Description of the Related Art
[0003]Microlens arrays fabricated using molds are susceptible to optical decenter errors as a result of axial misalignment. Due to the small size and typically square shape of the microlenses, it is difficult for conventional contact-type or optical measurement equipment to accurately measure the actual axial misalignment values. For example, a commonly used TRIOPTICS® collimator can measure optical decenter errors; however, the measurement and calibration process is time-consuming, and the resulting values often show significant variability, failing to meet the requirements for high-efficiency and high-precision measurements. Alternatively, the axial misalignment of microlens arrays can be estimated based on the mold's precision. Nevertheless, this approach cannot guarantee the acquisition of actual axial misalignment values, nor does it allow for adjustments to the mold's precision based on measured data.
BRIEF SUMMARY OF THE INVENTION
[0004]In order to achieve one or a portion of or all of the objects or other objects, one embodiment of the invention provides a lens array with measurement structures including a first lens surface and a second lens surface opposite to each other and arranged along a first direction. The first lens surface has a first feature structure, a second feature structure and a third feature structure, and the second lens surface has a fourth feature structure, a fifth feature structure and a sixth feature structure corresponding respectively to the first feature structure, the second feature structure and the third feature structure. Each of the first, the second, the third, the fourth, the fifth and the sixth feature structures defines a shape center, a shape center of the first feature structure is offset from a shape center of the fourth feature structure relative to the first direction, a shape center of the second feature structure is offset from a shape center of the fifth feature structure relative to the first direction, and a shape center of the third feature structure is offset from the shape center of a sixth feature structure relative to the first direction.

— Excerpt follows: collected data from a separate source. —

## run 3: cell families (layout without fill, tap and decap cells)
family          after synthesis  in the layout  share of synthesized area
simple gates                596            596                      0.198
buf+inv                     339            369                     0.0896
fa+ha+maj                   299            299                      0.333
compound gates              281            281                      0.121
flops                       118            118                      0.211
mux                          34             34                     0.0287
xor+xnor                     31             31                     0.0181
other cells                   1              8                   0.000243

[0005]Another embodiment of the invention provides a lens array including a first lens surface and a second lens surface opposite to each other and arranged along a first direction. A first structure, a second structure, and a third structure are disposed on the first lens surface and outside an optically active area of the first lens surface. A fourth structure, a fifth structure, and a sixth structure are disposed on the second lens surface and outside an optically active area of the second lens surface. The first structure corresponds to the fourth structure along the first direction, the first structure and the fourth structure are configured to have distinguishable measurement edges with respect to the first direction, the second structure corresponds to the fifth structure along the first direction, the second structure and the fifth structure are configured to have distinguishable measurement edges with respect to the first direction, the third structure corresponds to the sixth structure along the first direction, and the third structure and the sixth structure are configured to have distinguishable measurement edges with respect to the first direction.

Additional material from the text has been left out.